From an optimization exercise on the open Yosys and OpenROAD flow, aimed at small area and a short achievable clock period; shortcuts taken in it are not production practice.
In this exercise RTL edits were held to simulation tests only and were not proved equivalent to the original.
Power and IR drop assume default switching activity.

Design udp_rx_payload_fifo, start of the top module:
module udp_rx_payload_fifo #(
  parameter int ADDR_W      = 9,
  parameter int MAX_PAYLOAD = 470,
  parameter int PAYLOAD_OFS = 42
) (
  input  logic                   clkRx,
  input  logic                   rstn,
  input  logic                   rx_frame,
  input  logic                   rx_byte_valid,
  input  logic [7:0]             rx_byte,
  input  logic                   rx_frame_end,
  input  logic                   rx_frame_ok,
  input  logic                   rd_en,
  output logic [7:0]             rd_data,
  output logic                   rd_valid,
  output logic                   empty,
  output logic [ADDR_W:0]        fill,
  output logic [15:0]            pkt_count,
  output logic [15:0]            drop_count
);
Size in the first run: ~9000 cells after synthesis, ~4300 flip-flops, ~67 I/O pins, roughly 160000 µm² of cells after synthesis.
==> flow/config.mk <==
export PLATFORM = sky130hd
export DESIGN_NAME = udp_rx_payload_fifo
export DESIGN_NICKNAME = udp_rx_payload_fifo
export VERILOG_FILES = /design/flow/design.v
export SDC_FILE = /design/flow/constraint.sdc
export NUM_CORES = 4
export LEC_CHECK = 0
export ABC_CLOCK_PERIOD_IN_PS = 4000
export CAP_MARGIN = 20
export CORE_MARGIN = 2
export CORE_UTILIZATION = 52
export CTS_CLUSTER_DIAMETER = 80
export CTS_CLUSTER_SIZE = 25
export SLEW_MARGIN = 20
==> flow/constraint.sdc <==
create_clock -name core_clock -period 10.0 [get_ports {clkRx}]
set_input_delay 2.0000 -clock core_clock [delete_from_list [all_inputs] [get_ports {clkRx}]]
set_output_delay 2.0000 -clock core_clock [all_outputs]
set_load 0.01 [all_outputs]
standard.sh (not shown) runs the stock make flow with config.mk's settings and CLKGATE_MAP_FILE= SYNTH_SCRIPT=/design/flow/synth_recipe.tcl, a recipe that flattens the netlist after the stock synthesis.
==> flow/flow/run.sh <==
#!/bin/bash
# Standard ORFS layout with a tighter timing-repair target: repair_timing aims
# for SETUP_SLACK_MARGIN ns of setup slack at the design's own clock period
# and constraints (constraint.sdc is used unchanged).
set -euo pipefail
bash standard.sh SETUP_SLACK_MARGIN=6 finish > flow_standard.log 2>&1
Then changed:
--- a/flow/flow/run.sh
+++ b/flow/flow/run.sh
@@ -5,2 +5,2 @@
 set -euo pipefail
-bash standard.sh SETUP_SLACK_MARGIN=6 finish > flow_standard.log 2>&1
+bash standard.sh SETUP_SLACK_MARGIN=6.5 finish > flow_standard.log 2>&1
=> Maximum frequency is higher by 9.1%; die area is unchanged; power stays flat; worst setup slack improves by 0.33 ns; critical path depth rose by 7; via count increases by 0.66%; sequential share of layout area drops by 0.67 points; routed wire length goes up by 1.9%; count of clock-buffer cells in the layout rose by 4; hold slack got worse by 0.0053 ns.
Then changed:
--- a/flow/flow/run.sh
+++ b/flow/flow/run.sh
@@ -5,2 +5,2 @@
 set -euo pipefail
-bash standard.sh SETUP_SLACK_MARGIN=6.5 finish > flow_standard.log 2>&1
+bash standard.sh SETUP_SLACK_MARGIN=7 finish > flow_standard.log 2>&1
=> Worst setup slack is better by 0.031 ns. Global-route usage rises by 2.4 points. Clock skew falls by 0.019 ns. Power rises by 1.2%. Critical path depth stays the same. Fmax rises by 0.85%.

---

== lane 1 ==
The RTL this note starts from:
==> flow/design.v <==
module udp_rx_payload_fifo #(
  parameter int ADDR_W      = 9,
  parameter int MAX_PAYLOAD = 470,
  parameter int PAYLOAD_OFS = 42
) (
  input  logic                   clkRx,
  input  logic                   rstn,
  input  logic                   rx_frame,
  input  logic                   rx_byte_valid,
  input  logic [7:0]             rx_byte,
  input  logic                   rx_frame_end,
  input  logic                   rx_frame_ok,
  input  logic                   rd_en,
  output logic [7:0]             rd_data,
  output logic                   rd_valid,
  output logic                   empty,
  output logic [ADDR_W:0]        fill,
  output logic [15:0]            pkt_count,
  output logic [15:0]            drop_count
);
  localparam int                DEPTH      = 1 << ADDR_W;
  localparam logic [ADDR_W:0]   DEPTH_V    = {1'b1, {ADDR_W{1'b0}}};
  localparam int                BIDX_W     = 6;
  localparam logic [BIDX_W-1:0] BIDX_MAX   = '1;
  localparam logic [BIDX_W-1:0] IDX_LEN_HI = BIDX_W'(PAYLOAD_OFS - 4);
  localparam logic [BIDX_W-1:0] IDX_LEN_LO = BIDX_W'(PAYLOAD_OFS - 3);
  localparam logic [BIDX_W-1:0] IDX_HDR_HI = BIDX_W'(PAYLOAD_OFS - 2);
  localparam logic [BIDX_W-1:0] IDX_HDR_LO = BIDX_W'(PAYLOAD_OFS - 1);
  logic [7:0]        mem [DEPTH];
  logic              st_hdr_r, st_pay_r, st_wait_r, st_drop_r;
  logic              skip_r;
  logic [BIDX_W-1:0] bidx_r;
  logic [7:0]        len_hi_r;
  logic              len_ok_r;
  logic [ADDR_W-1:0] plen_r;
  logic [ADDR_W:0]   lim_r;
  logic [ADDR_W-1:0] rem_r;
  logic [ADDR_W-1:0] spec_ptr_r, wr_ptr_r;
  logic [ADDR_W:0]   fill_r;
  logic              empty_r;
  logic [7:0]        rd_data_r;
  logic              rd_valid_r;
  logic [15:0]       pkt_count_r, drop_count_r;
  logic [7:0]        epa_r, epb_r, opa_r, opb_r;
  logic [3:0]        epc_r, opc_r;
  logic              rpar_r;
  logic [7:0]        head_e_r, head_o_r;
  logic [7:0]        wdata_s;
  logic              byte_s, commit_s, drop_s, rd_acc_s, we_s;
  logic              is_len_hi, is_len_lo, is_hdr_hi, is_hdr_lo;
  logic [15:0]       udp_len_s;
  logic [ADDR_W:0]   plen_s;       
  logic              hdr_drop_s;
  logic [ADDR_W-1:0] pend_s;
  logic [ADDR_W:0]   fill_add_s;
  logic [ADDR_W:0]   fill_nxt_s;
  logic              empty_nxt_s;
  assign byte_s    = rx_byte_valid & rx_frame & ~rx_frame_end;
  assign commit_s  = rx_frame_end & rx_frame_ok & st_wait_r;
  assign drop_s    = rx_frame_end & ~skip_r & ~commit_s;
  assign rd_acc_s  = rd_en & ~empty_r;
  assign is_len_hi = (bidx_r == IDX_LEN_HI);
  assign is_len_lo = (bidx_r == IDX_LEN_LO);
  assign is_hdr_hi = (bidx_r == IDX_HDR_HI);
  assign is_hdr_lo = (bidx_r == IDX_HDR_LO);
  assign udp_len_s  = {len_hi_r, rx_byte};
  assign plen_s     = {1'b0, plen_r};
  assign hdr_drop_s = ~len_ok_r | (fill_r > lim_r);
  assign we_s = byte_s & ((st_pay_r) |
                          (st_hdr_r & is_hdr_lo) |
                          (st_hdr_r & is_hdr_hi & ~hdr_drop_s));
  assign pend_s      = spec_ptr_r - wr_ptr_r;
  assign fill_add_s  = fill_r + {1'b0, pend_s};
  always_comb begin
    case ({commit_s, rd_acc_s})
      2'b00:   fill_nxt_s = fill_r;
      2'b01:   fill_nxt_s = fill_r - 10'd1;
      2'b10:   fill_nxt_s = fill_add_s;
      default: fill_nxt_s = fill_add_s - 10'd1;
    endcase
  end
  assign empty_nxt_s = ~commit_s & (empty_r | (rd_en & (fill_r == 10'd1)));
  logic              wpar_q;
  logic [7:0]        wia_q, wib_q;
  logic [3:0]        wic_q;
  logic [7:0]        wd_q;
  always_comb begin
    if (st_pay_r) begin
      wdata_s = rx_byte;
    end else if (is_hdr_hi) begin
      wdata_s = {7'd0, plen_s[8]};
    end else begin
      wdata_s = plen_s[7:0];
    end
  end
  always_ff @(posedge clkRx) begin
    wd_q   <= wdata_s;
    wpar_q <= spec_ptr_r[0];
    for (int i = 0; i < 8; i++) begin
      wia_q[i] <= (spec_ptr_r[3:1] == 3'(i));
      wib_q[i] <= (spec_ptr_r[6:4] == 3'(i));
    end
  end
  always_ff @(posedge clkRx or negedge rstn) begin
    if (!rstn) begin
      wic_q <= 4'd0;
    end else begin
      for (int i = 0; i < 4; i++) begin
        wic_q[i] <= we_s & (spec_ptr_r[8:7] == 2'(i));
      end
    end
  end
  logic [DEPTH/8-1:0] wrow_s;
  always_comb begin
    for (int p = 0; p < 2; p++) begin
      for (int r = 0; r < DEPTH / 16; r++) begin
        wrow_s[p * (DEPTH / 16) + r] = (wpar_q == 1'(p)) & wib_q[r % 8] & wic_q[r / 8];
      end
    end
  end
  for (genvar w = 0; w < DEPTH; w++) begin : g_word
    always_ff @(posedge clkRx) begin
      if (wia_q[(w / 2) % 8] && wrow_s[(w % 2) * (DEPTH / 16) + (w / 16)]) begin
        mem[w] <= wd_q;
      end
    end
  end
  logic [DEPTH/16-1:0] erow_s, orow_s;
  logic [7:0]          ebyte_s [DEPTH/16];
  logic [7:0]          obyte_s [DEPTH/16];
  logic [7:0]          emux_s, omux_s;
  always_comb begin
    for (int r = 0; r < DEPTH / 16; r++) begin
      erow_s[r]  = epb_r[r % 8] & epc_r[r / 8];
      orow_s[r]  = opb_r[r % 8] & opc_r[r / 8];
      ebyte_s[r] = 8'h00;
      obyte_s[r] = 8'h00;
      for (int c = 0; c < 8; c++) begin
        ebyte_s[r] = ebyte_s[r] | (mem[2 * (r * 8 + c)] & {8{epa_r[c]}});
        obyte_s[r] = obyte_s[r] | (mem[2 * (r * 8 + c) + 1] & {8{opa_r[c]}});
      end
    end
    emux_s = 8'h00;
    omux_s = 8'h00;
    for (int r = 0; r < DEPTH / 16; r++) begin
      emux_s = emux_s | (ebyte_s[r] & {8{erow_s[r]}});
      omux_s = omux_s | (obyte_s[r] & {8{orow_s[r]}});
    end
  end
  always_ff @(posedge clkRx) begin
    head_e_r <= emux_s;
    head_o_r <= omux_s;
  end
  always_ff @(posedge clkRx or negedge rstn) begin
    if (!rstn) begin
      epa_r        <= 8'd1;
      epb_r        <= 8'd1;
      epc_r        <= 4'd1;
      opa_r        <= 8'd1;
      opb_r        <= 8'd1;
      opc_r        <= 4'd1;
      rpar_r       <= 1'b0;
      wr_ptr_r     <= '0;
      fill_r       <= '0;
      empty_r      <= 1'b1;
      rd_data_r    <= 8'h00;
      rd_valid_r   <= 1'b0;
      pkt_count_r  <= 16'd0;
      drop_count_r <= 16'd0;
    end else begin
      rd_valid_r <= rd_acc_s;
      if (rd_acc_s) begin
        rd_data_r <= rpar_r ? head_o_r : head_e_r;
        rpar_r    <= ~rpar_r;
        if (!rpar_r) begin
          epa_r <= {epa_r[6:0], epa_r[7]};
          if (epa_r[7]) begin
            epb_r <= {epb_r[6:0], epb_r[7]};
            if (epb_r[7]) begin
              epc_r <= {epc_r[2:0], epc_r[3]};
            end
          end
        end else begin
          opa_r <= {opa_r[6:0], opa_r[7]};
          if (opa_r[7]) begin
            opb_r <= {opb_r[6:0], opb_r[7]};
            if (opb_r[7]) begin
              opc_r <= {opc_r[2:0], opc_r[3]};
            end
          end
        end
      end
      if (commit_s) begin
        wr_ptr_r    <= spec_ptr_r;
        pkt_count_r <= pkt_count_r + 16'd1;
      end
      if (drop_s) begin
        drop_count_r <= drop_count_r + 16'd1;
      end
      fill_r  <= fill_nxt_s;
      empty_r <= empty_nxt_s;
    end
  end
  always_ff @(posedge clkRx or negedge rstn) begin
    if (!rstn) begin
      st_hdr_r   <= 1'b0;
      st_pay_r   <= 1'b0;
      st_wait_r  <= 1'b0;
      st_drop_r  <= 1'b0;
      skip_r     <= 1'b1;
      bidx_r     <= '0;
      spec_ptr_r <= '0;
    end else begin
      if (!rx_frame) begin
        bidx_r <= '0;
      end else if (rx_byte_valid && (bidx_r != BIDX_MAX)) begin
        bidx_r <= bidx_r + 1'b1;
      end
      if (we_s) begin
        spec_ptr_r <= spec_ptr_r + 1'b1;
      end else if ((rx_frame_end & ~commit_s) | st_drop_r) begin
        spec_ptr_r <= wr_ptr_r;
      end
      if (rx_frame_end || !rx_frame) begin
        skip_r <= 1'b0;
      end
      if (rx_frame_end) begin
        st_hdr_r  <= 1'b0;
        st_pay_r  <= 1'b0;
        st_wait_r <= 1'b0;
        st_drop_r <= 1'b0;
      end else if (byte_s) begin
        if (!st_hdr_r && !st_pay_r && !st_wait_r && !st_drop_r && !skip_r) begin
          st_hdr_r <= 1'b1;
        end
        if (st_hdr_r) begin
          if (is_hdr_hi && hdr_drop_s) begin
            st_hdr_r  <= 1'b0;
            st_drop_r <= 1'b1;
          end
          if (is_hdr_lo) begin
            st_hdr_r  <= 1'b0;
            st_wait_r <= (plen_s == 10'd0);
            st_pay_r  <= (plen_s != 10'd0);
          end
        end
        if (st_pay_r) begin
          if (rem_r == 9'd1) begin
            st_pay_r  <= 1'b0;
            st_wait_r <= 1'b1;
          end
        end
      end
    end
  end
  always_ff @(posedge clkRx) begin
    if (rx_byte_valid && is_len_hi) begin
      len_hi_r <= rx_byte;
    end
    if (rx_byte_valid && is_len_lo) begin
      len_ok_r <= (udp_len_s >= 16'd8) && (udp_len_s <= 16'(MAX_PAYLOAD + 8));
      plen_r   <= udp_len_s[ADDR_W-1:0] - ADDR_W'(8);
      lim_r    <= (ADDR_W + 1)'(DEPTH + 6) - udp_len_s[ADDR_W:0];
    end
    if (st_hdr_r) begin
      rem_r <= plen_s[ADDR_W-1:0];
    end else if (byte_s) begin
      rem_r <= rem_r - 1'b1;
    end
  end
  assign rd_data    = rd_data_r;
  assign rd_valid   = rd_valid_r;
  assign empty      = empty_r;
  assign fill       = fill_r;
  assign pkt_count  = pkt_count_r;
  assign drop_count = drop_count_r;
endmodule
==> flow/config.mk <==
export PLATFORM = sky130hd
export DESIGN_NAME = udp_rx_payload_fifo
export DESIGN_NICKNAME = udp_rx_payload_fifo
export VERILOG_FILES = /design/flow/design.v
export SDC_FILE = /design/flow/constraint.sdc
export NUM_CORES = 4
export LEC_CHECK = 0
export ABC_CLOCK_PERIOD_IN_PS = 4000
export CAP_MARGIN = 10
export CORE_MARGIN = 2
export CORE_UTILIZATION = 52
export CTS_CLUSTER_DIAMETER = 80
export CTS_CLUSTER_SIZE = 25
export SLEW_MARGIN = 10
==> flow/constraint.sdc <==
create_clock -name core_clock -period 10.0 [get_ports {clkRx}]
set_input_delay 2.0000 -clock core_clock [delete_from_list [all_inputs] [get_ports {clkRx}]]
set_output_delay 2.0000 -clock core_clock [all_outputs]
set_load 0.01 [all_outputs]
==> flow/flow/run.sh <==
#!/bin/bash
# Standard ORFS layout with a tighter timing-repair target: repair_timing aims
# for SETUP_SLACK_MARGIN ns of setup slack at the design's own clock period
# and constraints (constraint.sdc is used unchanged).
set -euo pipefail
bash standard.sh SETUP_SLACK_MARGIN=6.5 finish > flow_standard.log 2>&1
--- input diff lane 1..lane 2 ---
Settings: swapping 10 for 20 in CAP_MARGIN; swapping 25 for 28 in CTS_CLUSTER_SIZE; swapping 10 for 20 in SLEW_MARGIN; swapping 80 for 90 in CTS_CLUSTER_DIAMETER.
Findings:
The flow did not stop early for lane 2: all stages ran, and the layout cleared the timing, DRC and antenna checks. Mean post-synth cell area: lane 1 vs lane 2, no meaningful difference. Lane 1 and lane 2 ended up with roughly the same number of inserted filler cells in the final layout. Summary of the comparison: sequential fraction of total cell area is higher in lane 2, relative to lane 1. Sort lane 2 and lane 1 by post-layout utilization of the core asc -> top: lane 2. Compared with lane 1, in lane 2 count of clock-net buffers in the final layout went down; hold slack did not really move; first-iteration DRC count went up. Compared to lane 1, lane 2 has area overhead of the layout relative to synthesis 0.54 points lower.
> inputs changed (lane 2 -> lane 3)
Settings: CTS_CLUSTER_SIZE changed from 28 to 25; CTS_CLUSTER_DIAMETER changed from 90 to 80.
--- outcome ---
Lane 3 -> lane 2: total vias in the final route flat. Clock network fraction of total power (lane 3 over lane 2): increase, 1.0 points. Relative to lane 2, the total power of lane 3 is higher by 0.42 mW. First-pass detailed-route iteration total: lane 3 vs lane 2 down 2. Lane 3 against lane 2: routed wire length has remained practically unchanged; first-pass GRT wire length has remained practically unchanged; buffering overhead has remained practically unchanged. On post-route cell area, lane 2 and lane 3 are neck and neck.

[afterwards: timing with drivers on the ports]
No port has a modelled driver above. Below, the same layouts with a new extraction and two added sets of constraints.
Step 1 (the two cells are an assumption about what drives the block):
set clk [get_ports {clkRx}]
set_driving_cell -lib_cell sky130_fd_sc_hd__clkbuf_16 $clk
set_driving_cell -lib_cell sky130_fd_sc_hd__buf_2 [delete_from_list [all_inputs] $clk]
Step 2 moves the port delays by t, midway between the first and last clock arrival at a register: inputs arrive t later, outputs are due t later. That takes back most of the time a late clock gives input paths.
a / b / c = ideal ports / drivers / drivers and shift; a / b = the first two.
run	shift t [ns]	setup WS [ns]	worst setup path at the end	worst slew at a driven data input, ns
the first run of note 1	1.005	6.015 / 5.952 / 5.197	input to register	0.13
the second run of note 1	1.024	6.346 / 6.274 / 5.548	input to register	0.09
the third run of note 1	1.000	6.377 / 6.330 / 5.617	input to register	0.14
lane 1	1.009	6.375 / 6.338 / 5.684	input to register	0.06
lane 2	1.004	6.344 / 6.344 / 5.715	input to register	0.05
lane 3	1.014	6.396 / 6.338 / 5.772	input to register	0.05
After both steps setup and hold are still met in every run listed. The setup slack of the first run of note 1, which loses most, moves by -0.063 ns with the drivers and by -0.818 ns with both steps.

####################

*What needs to be done:* Those lines above that contain the string "same" should be returned.

*Answer section:*
=> Worst setup slack is better by 0.031 ns. Global-route usage rises by 2.4 points. Clock skew falls by 0.019 ns. Power rises by 1.2%. Critical path depth stays the same. Fmax rises by 0.85%.
The flow did not stop early for lane 2: all stages ran, and the layout cleared the timing, DRC and antenna checks. Mean post-synth cell area: lane 1 vs lane 2, no meaningful difference. Lane 1 and lane 2 ended up with roughly the same number of inserted filler cells in the final layout. Summary of the comparison: sequential fraction of total cell area is higher in lane 2, relative to lane 1. Sort lane 2 and lane 1 by post-layout utilization of the core asc -> top: lane 2. Compared with lane 1, in lane 2 count of clock-net buffers in the final layout went down; hold slack did not really move; first-iteration DRC count went up. Compared to lane 1, lane 2 has area overhead of the layout relative to synthesis 0.54 points lower.
No port has a modelled driver above. Below, the same layouts with a new extraction and two added sets of constraints.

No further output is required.